(Collection entries)
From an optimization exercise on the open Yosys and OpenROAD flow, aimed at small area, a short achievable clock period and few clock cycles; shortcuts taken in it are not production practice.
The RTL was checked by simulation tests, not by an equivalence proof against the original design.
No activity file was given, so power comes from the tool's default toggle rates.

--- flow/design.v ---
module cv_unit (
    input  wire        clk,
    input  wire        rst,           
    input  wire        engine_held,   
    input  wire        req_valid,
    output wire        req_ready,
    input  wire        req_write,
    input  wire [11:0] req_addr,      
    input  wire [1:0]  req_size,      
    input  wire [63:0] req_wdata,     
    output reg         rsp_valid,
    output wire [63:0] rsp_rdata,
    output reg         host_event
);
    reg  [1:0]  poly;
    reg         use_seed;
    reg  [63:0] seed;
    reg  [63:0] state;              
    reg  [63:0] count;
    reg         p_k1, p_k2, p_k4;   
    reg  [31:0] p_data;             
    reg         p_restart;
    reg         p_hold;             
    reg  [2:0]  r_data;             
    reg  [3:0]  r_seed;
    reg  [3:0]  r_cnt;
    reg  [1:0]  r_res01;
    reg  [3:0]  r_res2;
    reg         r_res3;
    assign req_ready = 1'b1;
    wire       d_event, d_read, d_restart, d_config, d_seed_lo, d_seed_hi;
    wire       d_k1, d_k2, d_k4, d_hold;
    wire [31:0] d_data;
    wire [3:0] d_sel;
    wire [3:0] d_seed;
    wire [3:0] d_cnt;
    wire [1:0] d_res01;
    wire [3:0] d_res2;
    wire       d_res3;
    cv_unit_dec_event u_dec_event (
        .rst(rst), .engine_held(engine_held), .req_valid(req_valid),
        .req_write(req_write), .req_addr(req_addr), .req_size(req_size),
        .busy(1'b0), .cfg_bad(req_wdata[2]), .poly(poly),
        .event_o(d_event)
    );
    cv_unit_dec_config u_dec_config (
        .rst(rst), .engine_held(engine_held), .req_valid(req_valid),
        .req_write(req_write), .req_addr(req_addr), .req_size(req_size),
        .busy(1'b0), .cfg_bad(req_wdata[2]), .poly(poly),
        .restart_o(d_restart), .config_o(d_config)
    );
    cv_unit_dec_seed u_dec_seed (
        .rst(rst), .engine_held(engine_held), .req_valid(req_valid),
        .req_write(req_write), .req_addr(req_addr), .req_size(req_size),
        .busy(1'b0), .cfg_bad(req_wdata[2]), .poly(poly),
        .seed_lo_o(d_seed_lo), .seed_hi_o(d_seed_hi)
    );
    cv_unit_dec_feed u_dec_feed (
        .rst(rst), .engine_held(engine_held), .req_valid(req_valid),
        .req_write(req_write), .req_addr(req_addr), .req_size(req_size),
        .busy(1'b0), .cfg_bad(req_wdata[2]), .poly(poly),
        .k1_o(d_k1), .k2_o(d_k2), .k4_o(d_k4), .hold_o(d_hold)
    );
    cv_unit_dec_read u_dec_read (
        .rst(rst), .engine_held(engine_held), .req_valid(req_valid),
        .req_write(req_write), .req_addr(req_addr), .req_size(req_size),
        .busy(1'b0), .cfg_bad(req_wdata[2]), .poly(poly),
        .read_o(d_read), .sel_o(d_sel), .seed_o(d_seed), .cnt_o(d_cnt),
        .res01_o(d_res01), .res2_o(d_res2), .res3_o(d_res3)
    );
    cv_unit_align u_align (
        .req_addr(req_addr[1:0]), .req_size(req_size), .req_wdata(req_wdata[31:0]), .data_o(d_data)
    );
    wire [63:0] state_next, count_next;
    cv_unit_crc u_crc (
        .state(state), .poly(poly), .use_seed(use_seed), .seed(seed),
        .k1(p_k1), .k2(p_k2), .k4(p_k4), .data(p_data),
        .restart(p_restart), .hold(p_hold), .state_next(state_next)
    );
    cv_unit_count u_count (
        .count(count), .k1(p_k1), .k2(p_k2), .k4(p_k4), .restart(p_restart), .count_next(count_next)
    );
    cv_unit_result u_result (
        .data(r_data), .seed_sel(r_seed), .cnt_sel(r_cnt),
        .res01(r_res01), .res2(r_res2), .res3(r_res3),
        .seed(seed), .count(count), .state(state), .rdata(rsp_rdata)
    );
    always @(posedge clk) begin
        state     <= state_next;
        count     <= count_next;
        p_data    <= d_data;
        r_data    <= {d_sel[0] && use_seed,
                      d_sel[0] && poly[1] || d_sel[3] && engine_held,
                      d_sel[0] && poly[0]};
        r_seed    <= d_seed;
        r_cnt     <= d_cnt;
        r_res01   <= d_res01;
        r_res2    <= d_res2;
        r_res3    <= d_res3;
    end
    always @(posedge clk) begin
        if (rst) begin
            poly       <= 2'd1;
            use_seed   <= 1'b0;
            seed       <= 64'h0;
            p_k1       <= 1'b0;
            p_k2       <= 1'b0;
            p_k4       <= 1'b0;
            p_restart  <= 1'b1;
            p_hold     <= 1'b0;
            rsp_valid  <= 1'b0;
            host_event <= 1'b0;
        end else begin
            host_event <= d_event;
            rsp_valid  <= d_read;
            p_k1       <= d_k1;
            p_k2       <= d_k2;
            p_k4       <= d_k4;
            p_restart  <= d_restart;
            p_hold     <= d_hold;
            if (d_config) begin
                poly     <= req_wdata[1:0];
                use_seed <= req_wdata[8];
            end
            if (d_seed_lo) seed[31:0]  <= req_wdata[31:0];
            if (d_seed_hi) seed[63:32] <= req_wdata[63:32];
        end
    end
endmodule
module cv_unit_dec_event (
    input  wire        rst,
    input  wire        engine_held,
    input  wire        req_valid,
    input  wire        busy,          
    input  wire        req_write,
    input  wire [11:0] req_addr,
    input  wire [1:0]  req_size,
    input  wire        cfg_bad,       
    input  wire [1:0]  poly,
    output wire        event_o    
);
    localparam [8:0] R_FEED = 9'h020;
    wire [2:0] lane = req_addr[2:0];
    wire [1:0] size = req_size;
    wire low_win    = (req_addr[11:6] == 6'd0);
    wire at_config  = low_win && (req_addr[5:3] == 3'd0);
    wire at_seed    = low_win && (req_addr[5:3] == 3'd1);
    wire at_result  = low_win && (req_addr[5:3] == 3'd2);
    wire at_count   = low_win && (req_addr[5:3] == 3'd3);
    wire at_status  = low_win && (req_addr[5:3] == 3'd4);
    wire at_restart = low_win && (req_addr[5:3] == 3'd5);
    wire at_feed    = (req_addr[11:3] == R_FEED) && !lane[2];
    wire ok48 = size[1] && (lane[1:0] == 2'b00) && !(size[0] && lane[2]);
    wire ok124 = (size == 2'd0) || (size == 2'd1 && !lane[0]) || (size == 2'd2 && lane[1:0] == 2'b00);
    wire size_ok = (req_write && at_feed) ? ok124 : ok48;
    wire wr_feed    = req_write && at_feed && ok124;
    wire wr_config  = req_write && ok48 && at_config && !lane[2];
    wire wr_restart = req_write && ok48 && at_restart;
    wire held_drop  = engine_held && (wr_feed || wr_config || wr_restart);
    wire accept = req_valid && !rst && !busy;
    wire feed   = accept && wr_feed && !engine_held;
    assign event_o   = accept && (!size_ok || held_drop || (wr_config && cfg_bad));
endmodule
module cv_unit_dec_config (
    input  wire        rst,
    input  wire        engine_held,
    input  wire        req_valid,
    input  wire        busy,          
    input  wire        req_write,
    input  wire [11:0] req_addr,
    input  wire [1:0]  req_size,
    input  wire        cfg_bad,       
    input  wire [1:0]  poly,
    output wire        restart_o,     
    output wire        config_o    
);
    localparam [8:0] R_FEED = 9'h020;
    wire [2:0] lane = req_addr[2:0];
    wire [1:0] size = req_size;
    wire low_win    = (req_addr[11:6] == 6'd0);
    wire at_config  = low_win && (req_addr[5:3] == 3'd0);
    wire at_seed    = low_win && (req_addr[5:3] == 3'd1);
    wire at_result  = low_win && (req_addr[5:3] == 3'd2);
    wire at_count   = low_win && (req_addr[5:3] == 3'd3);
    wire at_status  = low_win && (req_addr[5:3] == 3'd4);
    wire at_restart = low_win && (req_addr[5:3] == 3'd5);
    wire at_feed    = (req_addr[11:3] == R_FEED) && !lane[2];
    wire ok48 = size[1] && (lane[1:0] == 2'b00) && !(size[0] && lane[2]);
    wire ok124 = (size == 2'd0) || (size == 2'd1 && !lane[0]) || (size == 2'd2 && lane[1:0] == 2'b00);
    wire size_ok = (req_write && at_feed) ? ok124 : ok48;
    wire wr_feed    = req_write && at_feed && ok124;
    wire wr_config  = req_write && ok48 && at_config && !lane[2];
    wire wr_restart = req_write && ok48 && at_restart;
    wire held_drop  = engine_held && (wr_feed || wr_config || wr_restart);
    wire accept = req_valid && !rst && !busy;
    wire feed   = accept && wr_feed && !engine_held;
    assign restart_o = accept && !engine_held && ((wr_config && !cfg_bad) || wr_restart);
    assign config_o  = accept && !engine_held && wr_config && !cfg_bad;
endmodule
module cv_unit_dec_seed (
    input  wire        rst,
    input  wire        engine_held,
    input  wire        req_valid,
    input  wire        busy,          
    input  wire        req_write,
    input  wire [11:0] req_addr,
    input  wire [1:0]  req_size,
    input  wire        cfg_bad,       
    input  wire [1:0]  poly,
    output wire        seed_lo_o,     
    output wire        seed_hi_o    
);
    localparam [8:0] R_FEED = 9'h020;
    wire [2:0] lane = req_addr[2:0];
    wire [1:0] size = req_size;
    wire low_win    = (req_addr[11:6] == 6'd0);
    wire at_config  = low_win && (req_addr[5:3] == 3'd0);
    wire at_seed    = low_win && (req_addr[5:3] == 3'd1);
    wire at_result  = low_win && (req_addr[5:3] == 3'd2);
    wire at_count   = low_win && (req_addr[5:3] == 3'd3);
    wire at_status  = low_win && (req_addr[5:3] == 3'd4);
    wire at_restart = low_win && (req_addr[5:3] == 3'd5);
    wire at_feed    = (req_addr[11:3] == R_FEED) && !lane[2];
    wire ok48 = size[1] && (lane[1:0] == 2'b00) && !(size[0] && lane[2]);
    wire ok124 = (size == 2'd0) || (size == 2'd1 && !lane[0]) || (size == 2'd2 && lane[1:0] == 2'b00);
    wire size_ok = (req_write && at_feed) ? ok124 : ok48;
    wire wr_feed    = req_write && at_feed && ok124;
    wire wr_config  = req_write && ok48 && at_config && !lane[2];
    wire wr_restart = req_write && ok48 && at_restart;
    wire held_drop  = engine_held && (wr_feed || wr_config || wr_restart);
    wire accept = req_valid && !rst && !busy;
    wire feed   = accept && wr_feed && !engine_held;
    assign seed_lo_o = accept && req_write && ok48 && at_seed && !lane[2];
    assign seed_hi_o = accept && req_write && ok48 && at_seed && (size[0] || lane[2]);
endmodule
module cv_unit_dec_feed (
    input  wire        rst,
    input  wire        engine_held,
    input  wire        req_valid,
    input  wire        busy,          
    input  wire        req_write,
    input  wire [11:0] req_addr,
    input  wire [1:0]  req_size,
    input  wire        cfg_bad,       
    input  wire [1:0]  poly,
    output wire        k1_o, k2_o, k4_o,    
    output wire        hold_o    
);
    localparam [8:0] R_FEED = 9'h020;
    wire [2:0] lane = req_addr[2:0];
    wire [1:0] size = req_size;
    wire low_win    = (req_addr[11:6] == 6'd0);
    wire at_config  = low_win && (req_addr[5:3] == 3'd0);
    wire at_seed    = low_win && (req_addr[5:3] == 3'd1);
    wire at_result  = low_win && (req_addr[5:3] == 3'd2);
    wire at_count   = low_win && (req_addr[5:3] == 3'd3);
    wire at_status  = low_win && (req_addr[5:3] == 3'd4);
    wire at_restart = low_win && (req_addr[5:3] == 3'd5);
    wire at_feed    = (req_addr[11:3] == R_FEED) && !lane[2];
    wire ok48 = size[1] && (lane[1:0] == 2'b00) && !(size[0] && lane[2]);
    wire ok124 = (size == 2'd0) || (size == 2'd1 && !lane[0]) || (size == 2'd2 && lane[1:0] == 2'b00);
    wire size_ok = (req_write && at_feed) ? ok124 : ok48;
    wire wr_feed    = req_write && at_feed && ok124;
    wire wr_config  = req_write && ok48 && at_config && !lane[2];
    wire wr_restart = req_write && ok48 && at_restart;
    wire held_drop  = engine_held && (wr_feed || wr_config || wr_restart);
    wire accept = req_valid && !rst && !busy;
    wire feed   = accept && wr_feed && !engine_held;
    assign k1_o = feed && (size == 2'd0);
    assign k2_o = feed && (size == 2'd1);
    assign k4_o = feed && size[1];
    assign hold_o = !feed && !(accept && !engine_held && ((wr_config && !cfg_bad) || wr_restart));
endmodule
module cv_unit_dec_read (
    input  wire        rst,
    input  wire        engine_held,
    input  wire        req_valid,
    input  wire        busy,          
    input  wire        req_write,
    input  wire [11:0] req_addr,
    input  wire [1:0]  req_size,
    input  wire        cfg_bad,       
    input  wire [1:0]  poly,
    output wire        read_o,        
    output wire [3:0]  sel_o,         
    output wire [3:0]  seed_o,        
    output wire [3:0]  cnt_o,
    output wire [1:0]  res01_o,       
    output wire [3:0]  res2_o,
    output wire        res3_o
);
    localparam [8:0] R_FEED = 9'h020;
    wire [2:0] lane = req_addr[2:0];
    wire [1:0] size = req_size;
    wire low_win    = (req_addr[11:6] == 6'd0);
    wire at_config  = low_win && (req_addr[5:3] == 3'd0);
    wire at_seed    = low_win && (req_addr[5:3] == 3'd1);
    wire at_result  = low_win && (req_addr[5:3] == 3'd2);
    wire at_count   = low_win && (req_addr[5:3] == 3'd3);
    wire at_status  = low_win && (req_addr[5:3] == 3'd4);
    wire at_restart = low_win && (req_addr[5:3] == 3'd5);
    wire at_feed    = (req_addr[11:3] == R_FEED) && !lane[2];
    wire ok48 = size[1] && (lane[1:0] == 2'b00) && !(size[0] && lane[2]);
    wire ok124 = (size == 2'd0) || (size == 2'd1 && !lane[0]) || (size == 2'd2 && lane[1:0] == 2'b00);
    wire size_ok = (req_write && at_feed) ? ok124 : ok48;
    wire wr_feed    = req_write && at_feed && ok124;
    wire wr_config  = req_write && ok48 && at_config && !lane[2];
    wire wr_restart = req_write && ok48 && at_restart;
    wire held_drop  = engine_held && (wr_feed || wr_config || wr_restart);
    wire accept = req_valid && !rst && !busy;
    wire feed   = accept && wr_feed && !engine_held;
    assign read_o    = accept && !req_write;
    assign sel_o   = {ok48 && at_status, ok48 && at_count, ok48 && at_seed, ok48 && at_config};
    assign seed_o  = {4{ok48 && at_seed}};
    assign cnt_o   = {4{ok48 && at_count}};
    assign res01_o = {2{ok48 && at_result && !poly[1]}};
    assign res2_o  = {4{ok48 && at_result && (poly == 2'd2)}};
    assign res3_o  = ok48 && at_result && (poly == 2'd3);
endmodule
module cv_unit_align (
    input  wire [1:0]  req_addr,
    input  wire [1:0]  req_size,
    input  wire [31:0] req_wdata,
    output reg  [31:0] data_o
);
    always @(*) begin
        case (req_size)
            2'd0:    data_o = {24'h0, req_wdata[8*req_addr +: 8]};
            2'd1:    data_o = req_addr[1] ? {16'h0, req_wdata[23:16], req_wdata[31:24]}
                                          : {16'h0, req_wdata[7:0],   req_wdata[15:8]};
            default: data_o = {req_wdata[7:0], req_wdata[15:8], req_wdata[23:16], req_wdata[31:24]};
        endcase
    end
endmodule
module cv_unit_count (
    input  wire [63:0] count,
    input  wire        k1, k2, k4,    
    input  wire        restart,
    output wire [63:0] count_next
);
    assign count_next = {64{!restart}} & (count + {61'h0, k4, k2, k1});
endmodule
==
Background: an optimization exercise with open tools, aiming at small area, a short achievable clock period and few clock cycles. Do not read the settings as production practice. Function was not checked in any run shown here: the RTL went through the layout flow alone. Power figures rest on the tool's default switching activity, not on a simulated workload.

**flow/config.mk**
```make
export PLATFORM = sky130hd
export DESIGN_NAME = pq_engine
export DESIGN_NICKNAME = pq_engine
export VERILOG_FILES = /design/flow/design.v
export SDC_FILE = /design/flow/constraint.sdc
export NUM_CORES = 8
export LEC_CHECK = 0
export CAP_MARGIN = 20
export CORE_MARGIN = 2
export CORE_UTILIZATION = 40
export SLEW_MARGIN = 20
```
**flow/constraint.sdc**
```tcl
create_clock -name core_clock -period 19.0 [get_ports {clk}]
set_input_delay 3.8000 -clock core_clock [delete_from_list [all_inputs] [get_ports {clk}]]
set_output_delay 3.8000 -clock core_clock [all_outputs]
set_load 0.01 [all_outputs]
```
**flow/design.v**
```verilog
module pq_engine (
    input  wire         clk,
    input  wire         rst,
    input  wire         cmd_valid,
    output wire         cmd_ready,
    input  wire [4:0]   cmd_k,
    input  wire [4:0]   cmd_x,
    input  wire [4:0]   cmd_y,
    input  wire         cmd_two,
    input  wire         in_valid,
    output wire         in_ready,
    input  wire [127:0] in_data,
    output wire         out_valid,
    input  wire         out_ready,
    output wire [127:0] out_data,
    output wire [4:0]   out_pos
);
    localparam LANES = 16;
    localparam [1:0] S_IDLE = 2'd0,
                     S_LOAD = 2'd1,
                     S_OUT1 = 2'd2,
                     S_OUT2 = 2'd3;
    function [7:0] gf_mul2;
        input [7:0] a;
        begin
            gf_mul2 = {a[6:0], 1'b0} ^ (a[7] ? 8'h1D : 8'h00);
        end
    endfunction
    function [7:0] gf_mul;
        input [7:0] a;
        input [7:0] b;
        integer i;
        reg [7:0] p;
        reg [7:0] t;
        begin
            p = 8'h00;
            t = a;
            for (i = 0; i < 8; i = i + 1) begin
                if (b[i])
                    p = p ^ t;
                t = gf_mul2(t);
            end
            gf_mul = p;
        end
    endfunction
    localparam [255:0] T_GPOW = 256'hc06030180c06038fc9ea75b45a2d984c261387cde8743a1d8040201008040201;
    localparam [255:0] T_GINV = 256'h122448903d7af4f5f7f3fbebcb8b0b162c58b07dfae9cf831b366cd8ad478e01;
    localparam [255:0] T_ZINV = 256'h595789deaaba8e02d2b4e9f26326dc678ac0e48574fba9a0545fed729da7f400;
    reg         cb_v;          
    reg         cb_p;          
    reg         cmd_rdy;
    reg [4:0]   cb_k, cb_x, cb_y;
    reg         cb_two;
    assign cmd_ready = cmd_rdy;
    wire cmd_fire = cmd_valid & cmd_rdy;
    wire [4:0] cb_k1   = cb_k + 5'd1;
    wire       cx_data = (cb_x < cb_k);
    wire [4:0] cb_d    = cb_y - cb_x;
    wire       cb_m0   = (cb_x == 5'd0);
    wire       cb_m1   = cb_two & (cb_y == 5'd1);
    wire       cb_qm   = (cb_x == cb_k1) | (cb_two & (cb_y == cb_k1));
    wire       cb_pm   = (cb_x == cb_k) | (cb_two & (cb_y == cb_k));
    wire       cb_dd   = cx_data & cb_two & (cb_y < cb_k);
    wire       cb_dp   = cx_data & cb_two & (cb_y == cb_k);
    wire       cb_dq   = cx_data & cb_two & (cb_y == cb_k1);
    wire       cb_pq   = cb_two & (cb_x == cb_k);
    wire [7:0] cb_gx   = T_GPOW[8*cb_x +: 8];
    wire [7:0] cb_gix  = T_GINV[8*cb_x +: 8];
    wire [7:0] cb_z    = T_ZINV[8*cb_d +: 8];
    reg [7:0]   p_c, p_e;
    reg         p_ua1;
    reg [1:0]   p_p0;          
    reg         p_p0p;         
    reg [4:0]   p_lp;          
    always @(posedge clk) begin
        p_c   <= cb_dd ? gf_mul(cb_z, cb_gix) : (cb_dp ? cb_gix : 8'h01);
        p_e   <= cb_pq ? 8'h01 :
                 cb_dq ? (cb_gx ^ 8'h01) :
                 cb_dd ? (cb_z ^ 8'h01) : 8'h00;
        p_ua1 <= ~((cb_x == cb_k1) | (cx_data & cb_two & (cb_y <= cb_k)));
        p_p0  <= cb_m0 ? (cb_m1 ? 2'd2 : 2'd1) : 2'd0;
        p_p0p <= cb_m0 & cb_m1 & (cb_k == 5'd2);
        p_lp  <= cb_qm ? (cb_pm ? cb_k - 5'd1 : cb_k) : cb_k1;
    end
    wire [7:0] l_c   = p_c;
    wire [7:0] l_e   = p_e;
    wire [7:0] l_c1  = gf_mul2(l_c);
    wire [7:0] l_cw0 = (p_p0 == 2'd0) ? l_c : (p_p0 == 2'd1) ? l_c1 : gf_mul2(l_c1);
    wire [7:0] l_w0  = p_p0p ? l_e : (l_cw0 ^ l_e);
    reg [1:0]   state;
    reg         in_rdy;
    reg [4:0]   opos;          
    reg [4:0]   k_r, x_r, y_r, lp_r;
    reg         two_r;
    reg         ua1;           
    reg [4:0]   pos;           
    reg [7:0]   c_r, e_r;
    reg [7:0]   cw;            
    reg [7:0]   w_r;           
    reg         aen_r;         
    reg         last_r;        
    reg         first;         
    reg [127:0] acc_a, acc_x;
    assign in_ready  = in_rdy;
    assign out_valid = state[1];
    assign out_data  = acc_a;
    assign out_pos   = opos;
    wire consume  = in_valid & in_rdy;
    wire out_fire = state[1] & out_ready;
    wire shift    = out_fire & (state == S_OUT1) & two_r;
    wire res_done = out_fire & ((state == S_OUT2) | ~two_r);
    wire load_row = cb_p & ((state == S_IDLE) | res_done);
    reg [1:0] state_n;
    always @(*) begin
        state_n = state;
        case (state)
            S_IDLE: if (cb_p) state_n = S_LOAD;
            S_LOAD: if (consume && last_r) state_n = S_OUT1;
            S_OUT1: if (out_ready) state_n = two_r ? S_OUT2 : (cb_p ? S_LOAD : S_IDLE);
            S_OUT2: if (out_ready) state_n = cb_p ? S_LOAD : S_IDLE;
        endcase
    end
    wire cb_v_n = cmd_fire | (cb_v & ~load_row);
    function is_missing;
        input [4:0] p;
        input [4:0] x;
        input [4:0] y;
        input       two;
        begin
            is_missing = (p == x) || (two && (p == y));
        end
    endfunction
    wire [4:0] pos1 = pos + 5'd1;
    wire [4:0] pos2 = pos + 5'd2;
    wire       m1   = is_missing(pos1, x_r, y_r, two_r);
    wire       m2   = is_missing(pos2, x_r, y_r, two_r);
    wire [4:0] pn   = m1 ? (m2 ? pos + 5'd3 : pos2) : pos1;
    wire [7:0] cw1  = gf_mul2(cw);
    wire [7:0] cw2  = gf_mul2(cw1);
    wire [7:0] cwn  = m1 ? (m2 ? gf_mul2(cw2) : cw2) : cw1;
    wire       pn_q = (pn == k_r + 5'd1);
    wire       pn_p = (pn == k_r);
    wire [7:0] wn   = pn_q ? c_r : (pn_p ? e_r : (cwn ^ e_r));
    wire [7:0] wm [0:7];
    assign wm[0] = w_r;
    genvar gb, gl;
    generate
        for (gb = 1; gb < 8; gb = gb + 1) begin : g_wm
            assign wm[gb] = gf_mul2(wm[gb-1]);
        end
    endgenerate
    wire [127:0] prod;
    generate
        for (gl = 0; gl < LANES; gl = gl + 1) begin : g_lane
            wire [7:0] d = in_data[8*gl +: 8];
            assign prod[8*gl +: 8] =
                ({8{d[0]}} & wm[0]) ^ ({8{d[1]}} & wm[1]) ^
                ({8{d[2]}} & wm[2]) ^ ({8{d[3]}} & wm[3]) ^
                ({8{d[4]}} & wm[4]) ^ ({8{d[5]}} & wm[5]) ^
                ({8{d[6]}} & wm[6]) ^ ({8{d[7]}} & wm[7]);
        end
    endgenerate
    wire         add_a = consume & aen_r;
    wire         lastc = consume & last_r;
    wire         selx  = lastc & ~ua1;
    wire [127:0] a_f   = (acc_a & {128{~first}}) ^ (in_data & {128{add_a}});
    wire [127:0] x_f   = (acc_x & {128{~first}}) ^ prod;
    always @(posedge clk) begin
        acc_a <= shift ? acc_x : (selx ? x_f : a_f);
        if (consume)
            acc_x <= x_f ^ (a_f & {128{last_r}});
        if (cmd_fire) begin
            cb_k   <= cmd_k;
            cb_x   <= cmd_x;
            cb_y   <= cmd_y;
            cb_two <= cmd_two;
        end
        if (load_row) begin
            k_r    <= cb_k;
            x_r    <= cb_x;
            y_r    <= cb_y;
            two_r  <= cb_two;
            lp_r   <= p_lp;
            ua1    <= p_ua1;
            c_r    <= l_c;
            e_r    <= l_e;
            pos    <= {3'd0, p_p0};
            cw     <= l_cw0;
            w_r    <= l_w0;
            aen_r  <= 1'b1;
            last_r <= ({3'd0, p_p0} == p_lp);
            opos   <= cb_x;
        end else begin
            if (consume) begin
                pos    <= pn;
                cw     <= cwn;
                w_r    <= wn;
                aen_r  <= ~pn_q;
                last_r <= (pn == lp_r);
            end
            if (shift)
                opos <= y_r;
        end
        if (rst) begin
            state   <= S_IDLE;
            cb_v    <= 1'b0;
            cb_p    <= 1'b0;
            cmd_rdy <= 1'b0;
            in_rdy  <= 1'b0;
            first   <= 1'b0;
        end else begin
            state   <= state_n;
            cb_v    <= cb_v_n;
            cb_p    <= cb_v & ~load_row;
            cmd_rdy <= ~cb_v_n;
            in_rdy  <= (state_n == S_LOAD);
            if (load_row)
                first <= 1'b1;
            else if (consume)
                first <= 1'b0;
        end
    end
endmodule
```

● INSTRUCTIONS FOR THE TASK: Here the output must be the lines above from the line with "From an optimization" to the line with "The RTL was", both included, duplicated word for word and nothing else.

● THE COMPLETED TASK:
From an optimization exercise on the open Yosys and OpenROAD flow, aimed at small area, a short achievable clock period and few clock cycles; shortcuts taken in it are not production practice.
The RTL was checked by simulation tests, not by an equivalence proof against the original design.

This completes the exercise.